The problem:
The required output is the lines below from the line containing "A[0], B[0], carry_in);" to the line containing "xor xor1(abxor, A[31], B[31]);", inclusive, retyped exactly. No other lines belong in it.

BEGIN Supplied material

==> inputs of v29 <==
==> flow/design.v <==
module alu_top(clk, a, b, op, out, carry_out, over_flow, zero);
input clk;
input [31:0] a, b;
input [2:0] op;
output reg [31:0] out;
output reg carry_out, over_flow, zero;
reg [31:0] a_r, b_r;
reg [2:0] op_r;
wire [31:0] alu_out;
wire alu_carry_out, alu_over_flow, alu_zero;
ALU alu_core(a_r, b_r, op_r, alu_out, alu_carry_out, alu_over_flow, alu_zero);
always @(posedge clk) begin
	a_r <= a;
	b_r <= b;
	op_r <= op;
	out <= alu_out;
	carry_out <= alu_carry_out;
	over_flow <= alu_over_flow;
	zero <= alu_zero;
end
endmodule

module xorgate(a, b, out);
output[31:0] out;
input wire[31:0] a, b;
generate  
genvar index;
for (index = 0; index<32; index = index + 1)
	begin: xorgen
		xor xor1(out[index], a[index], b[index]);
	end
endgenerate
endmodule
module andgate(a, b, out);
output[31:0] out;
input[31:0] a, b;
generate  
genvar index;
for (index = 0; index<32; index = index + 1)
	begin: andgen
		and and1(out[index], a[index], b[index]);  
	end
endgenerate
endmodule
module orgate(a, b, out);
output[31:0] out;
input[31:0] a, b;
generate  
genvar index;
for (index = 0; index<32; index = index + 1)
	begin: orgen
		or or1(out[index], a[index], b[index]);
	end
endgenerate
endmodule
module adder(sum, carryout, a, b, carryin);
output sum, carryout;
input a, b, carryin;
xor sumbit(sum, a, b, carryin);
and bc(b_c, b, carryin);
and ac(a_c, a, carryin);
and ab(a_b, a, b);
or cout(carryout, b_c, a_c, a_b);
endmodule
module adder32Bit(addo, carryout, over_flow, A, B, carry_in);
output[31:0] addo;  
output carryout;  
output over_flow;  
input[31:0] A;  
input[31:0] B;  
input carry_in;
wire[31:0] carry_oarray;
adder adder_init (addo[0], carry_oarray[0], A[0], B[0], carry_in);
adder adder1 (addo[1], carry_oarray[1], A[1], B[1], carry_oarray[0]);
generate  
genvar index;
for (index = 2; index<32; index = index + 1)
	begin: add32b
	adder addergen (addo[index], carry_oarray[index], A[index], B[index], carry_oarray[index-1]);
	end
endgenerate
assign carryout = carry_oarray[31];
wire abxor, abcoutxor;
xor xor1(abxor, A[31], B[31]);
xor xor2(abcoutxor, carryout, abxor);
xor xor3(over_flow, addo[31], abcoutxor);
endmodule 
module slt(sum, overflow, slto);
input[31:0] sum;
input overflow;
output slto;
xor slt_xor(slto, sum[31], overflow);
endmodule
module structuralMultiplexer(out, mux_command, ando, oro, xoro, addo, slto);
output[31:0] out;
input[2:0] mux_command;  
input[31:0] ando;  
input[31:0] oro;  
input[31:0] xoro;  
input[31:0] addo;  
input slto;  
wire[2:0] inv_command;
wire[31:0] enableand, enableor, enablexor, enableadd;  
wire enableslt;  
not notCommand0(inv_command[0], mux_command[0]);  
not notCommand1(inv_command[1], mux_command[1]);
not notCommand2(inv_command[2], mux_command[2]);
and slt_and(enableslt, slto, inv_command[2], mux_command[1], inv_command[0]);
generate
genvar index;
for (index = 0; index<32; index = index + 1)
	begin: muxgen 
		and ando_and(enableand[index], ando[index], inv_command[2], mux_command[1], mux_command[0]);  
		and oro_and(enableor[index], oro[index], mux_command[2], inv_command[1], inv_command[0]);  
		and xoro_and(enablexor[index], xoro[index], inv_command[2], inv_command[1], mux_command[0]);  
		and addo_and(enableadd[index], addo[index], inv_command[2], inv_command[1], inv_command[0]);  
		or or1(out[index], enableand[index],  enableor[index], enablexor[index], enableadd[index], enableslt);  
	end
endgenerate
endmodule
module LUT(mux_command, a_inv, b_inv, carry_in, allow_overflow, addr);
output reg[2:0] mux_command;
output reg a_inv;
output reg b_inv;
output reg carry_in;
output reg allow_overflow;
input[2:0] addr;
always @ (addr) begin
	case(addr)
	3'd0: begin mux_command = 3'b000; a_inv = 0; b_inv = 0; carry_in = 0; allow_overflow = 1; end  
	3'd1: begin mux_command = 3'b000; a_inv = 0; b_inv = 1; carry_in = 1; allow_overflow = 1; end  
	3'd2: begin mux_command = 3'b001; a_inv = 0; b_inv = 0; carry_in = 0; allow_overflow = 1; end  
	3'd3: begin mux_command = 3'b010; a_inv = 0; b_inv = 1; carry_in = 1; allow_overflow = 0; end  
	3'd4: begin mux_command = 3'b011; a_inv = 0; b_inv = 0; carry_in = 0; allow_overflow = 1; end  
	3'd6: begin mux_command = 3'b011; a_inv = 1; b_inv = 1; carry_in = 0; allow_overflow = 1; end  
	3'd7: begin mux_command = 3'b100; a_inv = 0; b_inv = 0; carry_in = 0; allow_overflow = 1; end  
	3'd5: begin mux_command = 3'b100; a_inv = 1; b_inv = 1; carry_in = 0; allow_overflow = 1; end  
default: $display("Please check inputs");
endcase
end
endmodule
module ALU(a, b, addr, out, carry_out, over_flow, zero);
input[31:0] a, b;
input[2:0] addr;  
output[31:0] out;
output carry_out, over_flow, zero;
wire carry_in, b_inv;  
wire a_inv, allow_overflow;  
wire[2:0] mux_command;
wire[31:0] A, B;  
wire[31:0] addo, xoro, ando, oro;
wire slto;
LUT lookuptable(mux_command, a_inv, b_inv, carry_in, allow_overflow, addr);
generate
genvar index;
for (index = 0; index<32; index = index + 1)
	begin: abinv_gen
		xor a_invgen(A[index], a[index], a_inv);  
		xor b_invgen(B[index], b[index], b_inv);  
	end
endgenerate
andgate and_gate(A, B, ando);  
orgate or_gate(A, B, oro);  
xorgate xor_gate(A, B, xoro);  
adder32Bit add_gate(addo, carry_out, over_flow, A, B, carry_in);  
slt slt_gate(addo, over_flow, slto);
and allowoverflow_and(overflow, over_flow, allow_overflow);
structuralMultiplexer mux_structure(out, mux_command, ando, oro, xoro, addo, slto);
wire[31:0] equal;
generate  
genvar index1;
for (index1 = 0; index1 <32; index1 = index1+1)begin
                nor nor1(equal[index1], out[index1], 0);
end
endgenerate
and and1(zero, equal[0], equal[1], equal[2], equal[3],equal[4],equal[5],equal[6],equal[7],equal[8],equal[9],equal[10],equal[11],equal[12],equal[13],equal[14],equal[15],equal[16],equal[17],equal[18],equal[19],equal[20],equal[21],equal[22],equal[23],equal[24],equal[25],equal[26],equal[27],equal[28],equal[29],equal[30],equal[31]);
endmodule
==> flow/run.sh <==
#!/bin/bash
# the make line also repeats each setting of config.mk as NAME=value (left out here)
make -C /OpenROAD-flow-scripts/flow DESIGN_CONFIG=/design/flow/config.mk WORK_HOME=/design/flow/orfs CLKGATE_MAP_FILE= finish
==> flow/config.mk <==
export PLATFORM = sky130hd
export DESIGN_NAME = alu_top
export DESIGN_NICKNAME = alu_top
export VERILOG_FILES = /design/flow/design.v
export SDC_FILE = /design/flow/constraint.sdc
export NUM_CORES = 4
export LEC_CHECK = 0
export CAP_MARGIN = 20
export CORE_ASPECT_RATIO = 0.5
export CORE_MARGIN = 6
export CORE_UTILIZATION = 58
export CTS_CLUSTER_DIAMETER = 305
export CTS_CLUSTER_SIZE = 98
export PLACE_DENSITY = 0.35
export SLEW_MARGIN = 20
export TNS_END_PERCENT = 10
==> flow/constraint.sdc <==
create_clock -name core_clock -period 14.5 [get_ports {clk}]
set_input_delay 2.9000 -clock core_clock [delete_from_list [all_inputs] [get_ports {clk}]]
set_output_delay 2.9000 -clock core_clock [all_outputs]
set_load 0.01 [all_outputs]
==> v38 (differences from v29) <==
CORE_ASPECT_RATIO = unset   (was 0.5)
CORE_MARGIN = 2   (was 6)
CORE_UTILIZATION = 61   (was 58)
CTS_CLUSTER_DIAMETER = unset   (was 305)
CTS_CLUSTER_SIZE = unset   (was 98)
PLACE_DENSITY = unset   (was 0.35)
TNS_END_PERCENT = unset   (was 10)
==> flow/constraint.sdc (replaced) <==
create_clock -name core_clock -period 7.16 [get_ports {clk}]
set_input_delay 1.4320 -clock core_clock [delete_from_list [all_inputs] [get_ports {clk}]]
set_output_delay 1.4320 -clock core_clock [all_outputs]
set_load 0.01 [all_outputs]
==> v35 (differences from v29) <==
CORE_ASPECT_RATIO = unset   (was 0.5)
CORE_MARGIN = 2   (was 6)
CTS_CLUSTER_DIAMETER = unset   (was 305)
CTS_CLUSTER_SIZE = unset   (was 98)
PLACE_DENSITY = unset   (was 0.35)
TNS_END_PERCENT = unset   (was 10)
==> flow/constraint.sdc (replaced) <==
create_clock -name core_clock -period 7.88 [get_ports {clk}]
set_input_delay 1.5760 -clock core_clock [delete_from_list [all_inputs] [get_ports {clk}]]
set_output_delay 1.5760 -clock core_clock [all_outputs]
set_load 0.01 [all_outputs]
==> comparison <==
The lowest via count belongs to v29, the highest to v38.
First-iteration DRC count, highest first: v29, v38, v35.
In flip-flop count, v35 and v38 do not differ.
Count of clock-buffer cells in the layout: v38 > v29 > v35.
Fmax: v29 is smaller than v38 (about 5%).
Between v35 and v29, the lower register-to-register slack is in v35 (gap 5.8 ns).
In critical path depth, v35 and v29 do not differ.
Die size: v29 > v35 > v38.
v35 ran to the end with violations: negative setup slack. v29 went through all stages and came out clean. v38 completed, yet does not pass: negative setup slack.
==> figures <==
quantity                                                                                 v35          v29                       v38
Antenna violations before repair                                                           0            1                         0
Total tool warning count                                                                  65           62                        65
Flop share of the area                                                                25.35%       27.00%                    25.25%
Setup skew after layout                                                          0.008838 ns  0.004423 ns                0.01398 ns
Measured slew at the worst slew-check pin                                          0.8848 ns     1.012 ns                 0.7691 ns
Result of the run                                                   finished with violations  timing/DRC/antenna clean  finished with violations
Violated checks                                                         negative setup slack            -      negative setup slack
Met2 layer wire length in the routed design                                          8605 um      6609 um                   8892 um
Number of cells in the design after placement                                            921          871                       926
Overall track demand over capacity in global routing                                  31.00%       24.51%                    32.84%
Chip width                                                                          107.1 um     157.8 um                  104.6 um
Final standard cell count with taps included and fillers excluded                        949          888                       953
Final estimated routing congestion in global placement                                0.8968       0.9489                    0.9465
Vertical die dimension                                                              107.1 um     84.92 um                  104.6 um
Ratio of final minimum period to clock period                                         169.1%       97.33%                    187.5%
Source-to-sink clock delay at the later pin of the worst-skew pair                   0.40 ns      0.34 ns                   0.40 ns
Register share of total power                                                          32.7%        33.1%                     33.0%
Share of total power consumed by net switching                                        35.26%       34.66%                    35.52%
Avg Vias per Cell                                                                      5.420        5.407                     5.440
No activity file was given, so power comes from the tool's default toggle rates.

END Supplied material
BEGIN Supplied material

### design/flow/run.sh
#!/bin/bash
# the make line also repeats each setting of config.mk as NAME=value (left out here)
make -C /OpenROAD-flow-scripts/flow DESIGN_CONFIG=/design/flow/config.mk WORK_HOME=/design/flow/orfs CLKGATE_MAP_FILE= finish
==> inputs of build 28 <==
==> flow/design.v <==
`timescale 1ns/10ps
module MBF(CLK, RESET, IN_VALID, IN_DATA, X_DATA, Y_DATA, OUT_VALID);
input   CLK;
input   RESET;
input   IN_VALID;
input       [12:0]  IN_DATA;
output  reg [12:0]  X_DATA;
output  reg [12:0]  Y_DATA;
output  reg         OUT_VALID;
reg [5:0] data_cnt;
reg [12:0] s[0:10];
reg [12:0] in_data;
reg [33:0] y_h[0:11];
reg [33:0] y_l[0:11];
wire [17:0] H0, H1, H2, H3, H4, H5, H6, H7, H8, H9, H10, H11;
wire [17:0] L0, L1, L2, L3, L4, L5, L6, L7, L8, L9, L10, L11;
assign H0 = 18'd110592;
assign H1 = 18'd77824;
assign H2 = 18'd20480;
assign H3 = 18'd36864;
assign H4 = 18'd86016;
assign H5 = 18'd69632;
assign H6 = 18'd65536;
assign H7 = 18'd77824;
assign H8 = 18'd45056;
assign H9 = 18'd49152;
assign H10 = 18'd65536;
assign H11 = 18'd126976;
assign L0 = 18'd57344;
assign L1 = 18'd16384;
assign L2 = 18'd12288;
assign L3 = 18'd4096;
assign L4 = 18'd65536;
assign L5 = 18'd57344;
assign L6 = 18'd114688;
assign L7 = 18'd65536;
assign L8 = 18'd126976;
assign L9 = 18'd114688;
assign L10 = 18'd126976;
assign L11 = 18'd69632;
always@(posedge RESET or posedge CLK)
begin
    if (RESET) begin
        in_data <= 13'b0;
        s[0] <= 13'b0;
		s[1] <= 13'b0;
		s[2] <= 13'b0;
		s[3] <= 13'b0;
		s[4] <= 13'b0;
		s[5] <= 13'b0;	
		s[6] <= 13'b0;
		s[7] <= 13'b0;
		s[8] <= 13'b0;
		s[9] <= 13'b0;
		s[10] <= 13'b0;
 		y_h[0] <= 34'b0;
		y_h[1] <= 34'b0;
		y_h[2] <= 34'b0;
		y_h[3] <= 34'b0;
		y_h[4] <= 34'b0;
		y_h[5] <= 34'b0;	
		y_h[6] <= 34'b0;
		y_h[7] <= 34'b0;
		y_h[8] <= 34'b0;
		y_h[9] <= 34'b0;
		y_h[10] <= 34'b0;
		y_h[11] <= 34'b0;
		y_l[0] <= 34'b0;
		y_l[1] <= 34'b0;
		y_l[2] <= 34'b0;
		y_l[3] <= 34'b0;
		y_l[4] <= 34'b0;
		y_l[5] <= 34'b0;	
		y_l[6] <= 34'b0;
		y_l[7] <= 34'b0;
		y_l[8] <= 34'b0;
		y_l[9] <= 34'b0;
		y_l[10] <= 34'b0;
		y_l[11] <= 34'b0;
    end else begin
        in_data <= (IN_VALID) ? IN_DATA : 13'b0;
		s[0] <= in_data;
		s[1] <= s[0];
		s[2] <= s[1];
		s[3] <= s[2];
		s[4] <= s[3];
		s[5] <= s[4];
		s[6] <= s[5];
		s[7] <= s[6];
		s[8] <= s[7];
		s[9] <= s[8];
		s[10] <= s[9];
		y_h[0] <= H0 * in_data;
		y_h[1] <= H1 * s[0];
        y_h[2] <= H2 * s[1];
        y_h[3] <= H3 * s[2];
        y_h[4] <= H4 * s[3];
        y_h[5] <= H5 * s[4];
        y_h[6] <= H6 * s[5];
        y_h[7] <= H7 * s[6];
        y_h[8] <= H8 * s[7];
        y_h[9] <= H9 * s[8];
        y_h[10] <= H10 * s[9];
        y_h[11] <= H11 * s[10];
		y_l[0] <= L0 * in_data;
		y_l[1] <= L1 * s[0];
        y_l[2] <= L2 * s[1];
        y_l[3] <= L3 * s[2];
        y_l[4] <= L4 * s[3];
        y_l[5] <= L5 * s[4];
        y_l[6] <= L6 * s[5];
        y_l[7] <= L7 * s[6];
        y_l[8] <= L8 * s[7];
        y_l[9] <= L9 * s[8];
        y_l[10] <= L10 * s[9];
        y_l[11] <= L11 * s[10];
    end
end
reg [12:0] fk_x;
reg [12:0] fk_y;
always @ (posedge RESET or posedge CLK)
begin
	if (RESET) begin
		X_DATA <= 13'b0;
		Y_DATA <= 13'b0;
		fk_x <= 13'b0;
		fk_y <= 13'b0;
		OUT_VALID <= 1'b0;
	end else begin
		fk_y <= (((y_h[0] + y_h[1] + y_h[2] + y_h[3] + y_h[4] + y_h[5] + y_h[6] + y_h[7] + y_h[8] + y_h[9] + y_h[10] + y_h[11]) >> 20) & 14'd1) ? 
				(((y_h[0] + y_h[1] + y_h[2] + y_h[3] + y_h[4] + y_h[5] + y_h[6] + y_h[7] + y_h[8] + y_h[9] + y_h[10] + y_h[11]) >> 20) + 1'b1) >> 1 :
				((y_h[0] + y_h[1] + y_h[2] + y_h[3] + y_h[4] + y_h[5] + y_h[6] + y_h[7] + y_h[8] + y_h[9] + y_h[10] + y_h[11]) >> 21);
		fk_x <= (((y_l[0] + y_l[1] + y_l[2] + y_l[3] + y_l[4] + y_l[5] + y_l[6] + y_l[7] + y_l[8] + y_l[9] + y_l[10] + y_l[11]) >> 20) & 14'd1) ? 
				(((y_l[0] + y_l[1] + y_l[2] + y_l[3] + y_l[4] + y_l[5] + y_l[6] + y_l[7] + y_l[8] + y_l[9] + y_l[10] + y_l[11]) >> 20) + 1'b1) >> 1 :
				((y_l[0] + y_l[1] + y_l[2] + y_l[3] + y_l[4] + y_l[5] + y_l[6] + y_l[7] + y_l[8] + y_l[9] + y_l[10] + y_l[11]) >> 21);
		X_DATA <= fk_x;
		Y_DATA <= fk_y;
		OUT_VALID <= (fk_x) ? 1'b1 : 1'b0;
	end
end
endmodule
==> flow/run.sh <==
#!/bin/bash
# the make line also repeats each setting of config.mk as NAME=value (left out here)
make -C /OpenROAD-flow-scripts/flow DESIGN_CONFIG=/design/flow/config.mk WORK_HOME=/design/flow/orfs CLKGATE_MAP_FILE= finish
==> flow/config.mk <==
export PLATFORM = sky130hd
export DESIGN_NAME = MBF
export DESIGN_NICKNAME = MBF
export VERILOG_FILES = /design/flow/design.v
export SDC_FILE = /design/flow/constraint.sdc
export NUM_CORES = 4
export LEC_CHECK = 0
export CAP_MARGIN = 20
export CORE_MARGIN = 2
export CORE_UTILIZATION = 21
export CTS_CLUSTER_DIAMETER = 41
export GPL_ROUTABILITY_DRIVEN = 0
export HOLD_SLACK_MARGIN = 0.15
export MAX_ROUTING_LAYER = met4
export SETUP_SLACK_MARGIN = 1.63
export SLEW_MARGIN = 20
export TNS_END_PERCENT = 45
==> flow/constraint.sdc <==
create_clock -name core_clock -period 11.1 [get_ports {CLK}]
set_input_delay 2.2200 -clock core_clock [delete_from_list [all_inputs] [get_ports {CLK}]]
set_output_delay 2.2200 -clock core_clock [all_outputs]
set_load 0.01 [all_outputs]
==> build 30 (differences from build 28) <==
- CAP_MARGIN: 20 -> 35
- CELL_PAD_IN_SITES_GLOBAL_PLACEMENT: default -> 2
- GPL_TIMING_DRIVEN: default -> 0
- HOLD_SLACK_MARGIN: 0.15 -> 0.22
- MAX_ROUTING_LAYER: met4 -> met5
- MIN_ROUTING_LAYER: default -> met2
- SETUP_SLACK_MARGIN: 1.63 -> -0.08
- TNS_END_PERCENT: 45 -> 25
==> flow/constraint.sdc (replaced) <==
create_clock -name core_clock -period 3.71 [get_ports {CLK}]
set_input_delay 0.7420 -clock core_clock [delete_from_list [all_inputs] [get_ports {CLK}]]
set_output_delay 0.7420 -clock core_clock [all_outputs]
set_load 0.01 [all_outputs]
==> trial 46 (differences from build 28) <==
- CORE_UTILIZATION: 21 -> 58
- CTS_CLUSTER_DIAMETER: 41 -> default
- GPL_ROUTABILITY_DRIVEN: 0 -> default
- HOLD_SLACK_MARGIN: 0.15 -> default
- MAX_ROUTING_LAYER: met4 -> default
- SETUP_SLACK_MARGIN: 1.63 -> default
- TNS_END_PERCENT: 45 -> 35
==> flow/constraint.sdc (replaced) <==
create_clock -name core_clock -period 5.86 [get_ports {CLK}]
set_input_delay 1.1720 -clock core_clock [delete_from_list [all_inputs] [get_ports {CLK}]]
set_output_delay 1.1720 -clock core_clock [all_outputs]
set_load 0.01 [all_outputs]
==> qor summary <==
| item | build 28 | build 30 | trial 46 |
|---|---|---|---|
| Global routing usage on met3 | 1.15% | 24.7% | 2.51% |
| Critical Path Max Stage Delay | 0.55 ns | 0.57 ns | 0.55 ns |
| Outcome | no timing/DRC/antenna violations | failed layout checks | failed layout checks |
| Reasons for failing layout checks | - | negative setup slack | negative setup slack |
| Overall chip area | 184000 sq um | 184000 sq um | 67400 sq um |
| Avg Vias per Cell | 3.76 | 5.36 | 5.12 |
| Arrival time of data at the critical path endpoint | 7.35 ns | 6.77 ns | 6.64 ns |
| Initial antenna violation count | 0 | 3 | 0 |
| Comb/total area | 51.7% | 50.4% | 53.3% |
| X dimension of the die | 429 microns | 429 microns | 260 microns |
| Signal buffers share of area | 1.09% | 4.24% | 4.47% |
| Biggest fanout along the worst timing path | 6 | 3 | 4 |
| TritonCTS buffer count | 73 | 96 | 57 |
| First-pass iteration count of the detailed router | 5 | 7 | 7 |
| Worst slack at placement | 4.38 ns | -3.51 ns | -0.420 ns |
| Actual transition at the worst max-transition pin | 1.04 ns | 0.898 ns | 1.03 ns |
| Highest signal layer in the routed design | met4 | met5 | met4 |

END Supplied material

Answer for the task:
adder adder_init (addo[0], carry_oarray[0], A[0], B[0], carry_in);
adder adder1 (addo[1], carry_oarray[1], A[1], B[1], carry_oarray[0]);
generate  
genvar index;
for (index = 2; index<32; index = index + 1)
	begin: add32b
	adder addergen (addo[index], carry_oarray[index], A[index], B[index], carry_oarray[index-1]);
	end
endgenerate
assign carryout = carry_oarray[31];
wire abxor, abcoutxor;
xor xor1(abxor, A[31], B[31]);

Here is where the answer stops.